¿Habla la Biblia sobre el lesbianismo? ¿Qué dice la Biblia sobre ser lesbiana?

En resumen:

¿QUÉ DICE LA BIBLIA?

La Biblia enseña en contra de la actividad sexual entre personas del mismo sexo, incluido el lesbianismo. El relato de la creación del Génesis muestra que Dios creó al hombre y a la mujer para que se relacionaran entre sí. La propia biología del hombre y la mujer hace posible que: “Sean fecundos y multiplíquense”. (Génesis 1:28), a diferencia de las parejas del mismo sexo. En la ley mosaica, la homosexualidad era un crimen capital, lo que demuestra la condena de Dios hacia ella. Todo esto implica que el Antiguo Testamento condena cualquier tipo de relación más allá del patrón hombre-mujer que Dios creó en el principio. Pero el Nuevo Testamento es aún más explícito en su condena del lesbianismo. Romanos 1 menciona específicamente a las mujeres que cambiaron las relaciones naturales por las contrarias a la naturaleza y las equipara al mismo comportamiento en los hombres; en ambos casos, Dios las entrega a su pecado. Las Escrituras enseñan que la atracción hacia personas del mismo sexo es pecado, y también lo es pensar en ello. La Biblia enseña que centrarse en pensamientos pecaminosos a menudo conduce a acciones pecaminosas, por lo que debes centrarte en pensamientos que te eleven. En general, la Biblia muestra que el lesbianismo es un pecado, pero como cualquier otro pecado, puede ser lavado para aquellos que ponen su fe en Cristo (1 Juan 1:7; Apocalipsis 1:5).

DEL ANTIGUO TESTAMENTO

DEL NUEVO TESTAMENTO

IMPLICACIONES PARA HOY

¿Quién podría estar en contra del amor, verdad? Eso es lo que sugiere el lema de la comunidad homosexual “el amor es amor”. Pero un lema pegadizo en un letrero de jardín no puede ser tu guía para el bien y el mal.
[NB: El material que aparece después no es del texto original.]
### src/rtl/prefetch_request_queue.sv
// -----------------------------------------------------------------------------
// prefetch_request_queue
//
// Lower-level cache side of the prefetch request interface. Line prefetch
// requests are filtered against queued and in-flight lines, buffered in a
// FIFO, and issued to memory one at a time with a bounded number of
// outstanding requests. Matching memory responses come back as single-cycle
// fills to the upper level, tagged as prefetched.
//
// Ports
//   clk, rst              : clock, synchronous active-high reset
//   pf_address_i/valid_i  : prefetch request in (byte address)
//   pf_ready_o            : request accepted when pf_valid_i & pf_ready_o
//   demand_address_i/valid_i : demand miss, cancels matching queued lines
//   mem_req_address_o/valid_o, mem_req_ready_i : line-aligned memory request
//   mem_resp_address_i/valid_i : memory response
//   fill_address_o/valid_o/prefetched_o : one-cycle fill to the upper level
//   issued_count_o        : requests sent to memory (saturating)
//   dropped_count_o       : duplicates plus cancelled requests (saturating)
// -----------------------------------------------------------------------------
module prefetch_request_queue #(
    parameter int WIDTH           = 64,
    parameter int DEPTH           = 8,
    parameter int MAX_OUTSTANDING = 4,
    parameter int LOGLINE         = 6,
    parameter int CNT_WIDTH       = 16
) (
    input  logic                 clk,
    input  logic                 rst,
    input  logic [WIDTH-1:0]     pf_address_i,
    input  logic                 pf_valid_i,
    output logic                 pf_ready_o,
    input  logic [WIDTH-1:0]     demand_address_i,
    input  logic                 demand_valid_i,
    output logic [WIDTH-1:0]     mem_req_address_o,
    output logic                 mem_req_valid_o,
    input  logic                 mem_req_ready_i,
    input  logic [WIDTH-1:0]     mem_resp_address_i,
    input  logic                 mem_resp_valid_i,
    output logic [WIDTH-1:0]     fill_address_o,
    output logic                 fill_valid_o,
    output logic                 fill_prefetched_o,
    output logic [CNT_WIDTH-1:0] issued_count_o,
    output logic [CNT_WIDTH-1:0] dropped_count_o
);

    localparam int LINE_W = WIDTH - LOGLINE;
    localparam int PTR_W  = (DEPTH > 1) ? $clog2(DEPTH) : 1;
    localparam int OST_W  = (MAX_OUTSTANDING > 1) ? $clog2(MAX_OUTSTANDING) : 1;
    localparam logic [PTR_W:0] FULL_CNT = (PTR_W+1)'(DEPTH);

    typedef enum logic {IDLE, REQ} state_e;

    // Registered state
    state_e                      state_q, state_d;
    logic [PTR_W-1:0]            head_q, head_d, tail_q, tail_d;
    logic [PTR_W:0]              count_q, count_d;
    logic [DEPTH-1:0]            fifo_live_q, fifo_live_d;
    logic [LINE_W-1:0]           fifo_line_q [DEPTH];
    logic [MAX_OUTSTANDING-1:0]  ost_valid_q, ost_valid_d;
    logic [LINE_W-1:0]           ost_line_q [MAX_OUTSTANDING];
    logic [LINE_W-1:0]           req_line_q, req_line_d;
    logic                        fill_valid_q, fill_valid_d;
    logic [LINE_W-1:0]           fill_line_q, fill_line_d;
    logic [CNT_WIDTH-1:0]        issued_q, issued_d, dropped_q, dropped_d;

    // Combinational helpers
    logic [LINE_W-1:0] pf_line, dem_line, resp_line;
    logic              accept, dup, enq, pop, alloc, head_live;
    logic [OST_W-1:0]  alloc_idx;
    logic              alloc_found;
    logic [PTR_W+1:0]  cancel_n, drop_inc;
    logic [CNT_WIDTH:0] drop_sum;

    // Byte offsets inside a line never take part in any comparison.
    logic unused_low_bits;
    assign unused_low_bits = ^{pf_address_i[LOGLINE-1:0],
                               demand_address_i[LOGLINE-1:0],
                               mem_resp_address_i[LOGLINE-1:0]};

    assign pf_line   = pf_address_i[WIDTH-1:LOGLINE];
    assign dem_line  = demand_address_i[WIDTH-1:LOGLINE];
    assign resp_line = mem_resp_address_i[WIDTH-1:LOGLINE];

    // Ready is based on the registered count only, so a same-cycle pop
    // never admits a request into a full FIFO.
    assign pf_ready_o = ~rst & (count_q != FULL_CNT);
    assign accept     = pf_valid_i & pf_ready_o;

    // NOTE: every always_comb output gets a default first, so no path can
    // leave a signal unassigned and infer a latch.
    always_comb begin
        state_d      = state_q;
        head_d       = head_q;
        tail_d       = tail_q;
        count_d      = count_q;
        fifo_live_d  = fifo_live_q;
        ost_valid_d  = ost_valid_q;
        req_line_d   = req_line_q;
        fill_valid_d = 1'b0;
        fill_line_d  = fill_line_q;
        issued_d     = issued_q;
        dup          = 1'b0;
        cancel_n     = '0;
        pop          = 1'b0;
        alloc        = 1'b0;
        alloc_idx    = '0;
        alloc_found  = 1'b0;

        // Duplicate filter against the pre-update FIFO and outstanding table.
        for (int i = 0; i < DEPTH; i++) begin
            if (fifo_live_q[i] && fifo_line_q[i] == pf_line) dup = 1'b1;
        end
        for (int j = 0; j < MAX_OUTSTANDING; j++) begin
            if (ost_valid_q[j] && ost_line_q[j] == pf_line) dup = 1'b1;
        end
        enq = accept & ~dup;

        // Demand cancel; the head already presented to memory is immune.
        for (int i = 0; i < DEPTH; i++) begin
            if (demand_valid_i && fifo_live_q[i] && fifo_line_q[i] == dem_line &&
                !(state_q == REQ && head_q == PTR_W'(i))) begin
                fifo_live_d[i] = 1'b0;
                cancel_n       = cancel_n + 1'b1;
            end
        end

        // A head cancelled this cycle must not be launched; it is popped next.
        head_live = fifo_live_d[head_q];

        // Lowest free outstanding slot, taken from the pre-update table.
        for (int j = 0; j < MAX_OUTSTANDING; j++) begin
            if (!alloc_found && !ost_valid_q[j]) begin
                alloc_idx   = OST_W'(j);
                alloc_found = 1'b1;
            end
        end

        case (state_q)
            IDLE: begin
                if (count_q != '0 && !fifo_live_q[head_q]) begin
                    pop = 1'b1;
                end else if (head_live && alloc_found) begin
                    state_d    = REQ;
                    req_line_d = fifo_line_q[head_q];
                end
            end
            REQ: begin
                if (mem_req_ready_i) begin
                    pop     = 1'b1;
                    alloc   = 1'b1;
                    state_d = IDLE;
                end
            end
            default: state_d = IDLE;
        endcase

        if (pop) begin
            fifo_live_d[head_q] = 1'b0;
            head_d              = head_q + 1'b1;
        end
        // Pop needs count > 0 and enqueue needs count < DEPTH, so the two
        // slots touched here are always distinct.
        if (enq) begin
            fifo_live_d[tail_q] = 1'b1;
            tail_d              = tail_q + 1'b1;
        end
        count_d = count_q + (PTR_W+1)'(enq) - (PTR_W+1)'(pop);

        // Response free; a slot freed now is only seen by IDLE next cycle.
        for (int j = 0; j < MAX_OUTSTANDING; j++) begin
            if (mem_resp_valid_i && ost_valid_q[j] && ost_line_q[j] == resp_line) begin
                ost_valid_d[j] = 1'b0;
                fill_valid_d   = 1'b1;
                fill_line_d    = resp_line;
            end
        end
        if (alloc) begin
            ost_valid_d[alloc_idx] = 1'b1;
            if (issued_q != '1) issued_d = issued_q + 1'b1;
        end

        drop_inc  = cancel_n + (PTR_W+2)'(accept & dup);
        drop_sum  = {1'b0, dropped_q} + (CNT_WIDTH+1)'(drop_inc);
        dropped_d = drop_sum[CNT_WIDTH] ? '1 : drop_sum[CNT_WIDTH-1:0];
    end

    // NOTE: sequential state is updated with non-blocking assignments only,
    // so every flop samples the pre-edge values of the others.
    always_ff @(posedge clk) begin
        if (rst) begin
            state_q      <= IDLE;
            head_q       <= '0;
            tail_q       <= '0;
            count_q      <= '0;
            fifo_live_q  <= '0;
            ost_valid_q  <= '0;
            req_line_q   <= '0;
            fill_valid_q <= 1'b0;
            fill_line_q  <= '0;
            issued_q     <= '0;
            dropped_q    <= '0;
        end else begin
            state_q      <= state_d;
            head_q       <= head_d;
            tail_q       <= tail_d;
            count_q      <= count_d;
            fifo_live_q  <= fifo_live_d;
            ost_valid_q  <= ost_valid_d;
            req_line_q   <= req_line_d;
            fill_valid_q <= fill_valid_d;
            fill_line_q  <= fill_line_d;
            issued_q     <= issued_d;
            dropped_q    <= dropped_d;
        end
    end

    // NOTE: line payload storage is not reset; the live/valid bits above
    // qualify every read, so stale contents are never observed.
    always_ff @(posedge clk) begin
        if (enq)   fifo_line_q[tail_q]   <= pf_line;
        if (alloc) ost_line_q[alloc_idx] <= req_line_q;
    end

    assign mem_req_valid_o   = (state_q == REQ);
    assign mem_req_address_o = {req_line_q, {LOGLINE{1'b0}}};
    assign fill_valid_o      = fill_valid_q;
    assign fill_prefetched_o = fill_valid_q;
    assign fill_address_o    = {fill_line_q, {LOGLINE{1'b0}}};
    assign issued_count_o    = issued_q;
    assign dropped_count_o   = dropped_q;

endmodule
Cuando las personas dejan de lado lo que Dios ha considerado correcto e incorrecto en Su Palabra, se están rebelando contra el Creador omnisciente. Las páginas de la Biblia muestran los resultados de tal insensatez. Pero en una cultura que define el “amor” como aprobación, ¿cómo puedes responder mejor de una manera que honre a Dios? El primer paso es darte cuenta de que todos somos pecadores que necesitamos la gracia de Dios. No debes acercarte a los demás con justicia propia, como si fueras perfecto. Admitir a los demás que tú también eres un trabajo en progreso puede hacerlos más receptivos al mensaje que estás compartiendo. Si la conversación gira en torno a la ética sexual, puedes remitirte a las verdades de la Biblia, dejando claro que no eres tú quien fija las normas, sino Dios. Y también puedes usar a Jesús como modelo: Se relacionó con pecadores, pero no perdonó su pecado, sino que los llamó al arrepentimiento (Lucas 5:31-32). Prepárate para la actitud defensiva, las burlas y las acusaciones de ser “crítico”. En lugar de arremeter contra ellos, puedes orar por los que están atrapados en los pecados promovidos por nuestra cultura.